Personal information
- Born: 27 August 1992 (age 32) Madrid, Spain
- Height: 5 ft 3 in (160 cm)
- Sporting nationality: Spain

Career
- College: Auburn University
- Turned professional: 2014
- Current tour(s): Ladies European Tour (joined 2015) Symetra Tour (joined 2015)
- Former tour(s): LET Access Series (joined 2014)
- Professional wins: 3

Number of wins by tour
- Epson Tour: 2

Best results in LPGA major championships
- Women's British Open: 74: 2016

Medal record
Mediterranean Games
| Gold medal – first place | 2018 Tarragona | Individual |
| Gold medal – first place | 2018 Tarragona | Women's team |

= Marta Sanz Barrio =

Spanish professional golfer (born 1992)

Marta Sanz Barrio (born 27 August 1992) is a professional golfer from Spain. She has played on the Ladies European Tour (LET) and the U.S-based Symetra Tour, where she has two victories.

==Early life and amateur career==
Sanz was born in Madrid in 1992 to Carmelo Sanz and Marina Barrio, who introduced her to golf at 5. Her older sister, Patricia Sanz Barrio, is also an LET player and played golf at Auburn University from 2008 to 2012.

As a junior golfer, she was a seven-time winner of the Madrid Regional Ranking and finished within the top five at both the 2009 Spanish National Championship U-18 and the 2009 Madrid Regional Championship U-21. She was the 2009 Spanish National Champion at the Spanish Amateur Women's Doubles, playing alongside her sister, Patricia. She won the 2010 Madrid Championship, defeating Patricia on the final hole.

She was a member of the Spanish National Team that won the 2013 European Ladies' Team Championship, alongside Noemí Jiménez, Camilla Hedberg, Luna Sobrón, Natalia Escuriola and sister Patricia. She represented Europe in the 2013 Vagliano Trophy and played in the Espirito Santo Trophy twice.

Sanz played golf at Auburn University from 2010 to 2014. In 2011, she won the Lady Tar Heel Invitational and was named to the Southeastern Conference (SEC) All-Freshman Team. In 2012, she was an NGCA and Golfweek Honorable Mention All-American and in 2013 she was a WGCA Honorable Mention All-American selection.

In 2014, she was selected as Global Golf Post All-Am Team and ranked 10th on World Amateur Golf Ranking.

==Professional career==
Sanz joined the LET Access Series in 2014 and was runner-up at Royal Belgian Golf Federation LETAS Trophy and won the Ingarö Ladies Open.
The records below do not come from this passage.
This design comes from an exercise in tuning for small area and few clock cycles per item on the open sky130 flow, not from production work.
RTL that was checked went through simulation tests only; none was proved equivalent to the original.
For run 5, only the layout was checked, not whether the RTL still works.
Power figures rest on the tool's default switching activity, not on a simulated workload.

[design/flow/config.mk]
export PLATFORM = sky130hd
export DESIGN_NAME = rs_pair_enc
export DESIGN_NICKNAME = rs_pair_enc
export VERILOG_FILES = /design/flow/design.v
export SDC_FILE = /design/flow/constraint.sdc
export NUM_CORES = 4
export LEC_CHECK = 0
export CAP_MARGIN = 0
export CORE_MARGIN = 2
export CORE_UTILIZATION = 70
export SLEW_MARGIN = 0
export SYNTH_HIERARCHICAL = 1
export SYNTH_MINIMUM_KEEP_SIZE = 0
[design/flow/constraint.sdc]
create_clock -name core_clock -period 5.0 [get_ports {clk}]
set_input_delay 1.0000 -clock core_clock [delete_from_list [all_inputs] [get_ports {clk}]]
set_output_delay 1.0000 -clock core_clock [all_outputs]
set_load 0.01 [all_outputs]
She finished T43 at the LPGA Final Qualifying Tournament to obtain conditional status on the LPGA Tour for 2015.

In 2015, her rookie year on the LET, Sanz played in 11 LET tournaments with a T6 at the New Zealand Women's Open, and finished the season 59th in the Order of Merit. In 2016 she competed in 14 LET tournaments and finished 35th in the Order of Merit. Her best performance of the season came at the Qatar Ladies Open where she finished T9. She made the cut at the 2016 Women's British Open, her first major. In 2017, from nine starts on the LET, her best finish was T7 at the Sanya Ladies Open.

Sanz won the women's individual gold at the 2018 Mediterranean Games, and gold in the women's team event with Natalia Escuriola and sister Patricia.

In 2018, she won the FireKeepers Casino Hotel Championship on the Symetra Tour and from seven starts on the LET her best finish was a T8 on home soil in the Open de España Femenino. In 2019, she played in 21 events on the Symetra Tour where she earned a third title in the IOA Golf Classic. She also played in six tournaments on the LET with a best finish of T11 at the Fatima Bint Mubarak Ladies Open and kept her full card for 2020. In 2020, she played in nine LET tournaments recording a season-best of T4 in the team event at the Saudi Ladies Team International, teamed with Jenny Haglund. She finished 61st on the 2021 Symetra Tour money list.

==Amateur wins ==
- 2009 Spanish Amateur Women's Doubles Championship (with Patricia Sanz Barrio)
- 2010 Madrid Championship
- 2011 Lady Tar Heel Invitational

Source:

==Professional wins (4)==
===Symetra Tour wins (2)===

| No. | Date | Tournament | Winning score | To par | Margin of victory | Runner-up | Ref |
|---|---|---|---|---|---|---|---|
| 1 | 19 Aug 2018 | FireKeepers Casino Hotel Championship | 69-69-65=213 | –3 | 1 stroke | CAN Augusta James |  |
| 2 | 29 Sep 2019 | IOA Golf Classic | 64-67-69=200 | –13 | 1 stroke | THA Mind Muangkhumsakul |  |

===LET Access Series wins (1)===

| No. | Date | Tournament | Winning score | To par | Margin of victory | Runner-up | Ref |
|---|---|---|---|---|---|---|---|
| 1 | 9 Aug 2014 | Ingarö Ladies Open | 70-69-65=204 | –6 | 3 strokes | SUI Caroline Rominger |  |

==Team appearances==
Amateur
- European Ladies' Team Championship (representing Spain): 2013 (winners), 2014
- Espirito Santo Trophy (representing Spain): 2012, 2014

Professional
- Mediterranean Games (representing Spain): 2018 (winners)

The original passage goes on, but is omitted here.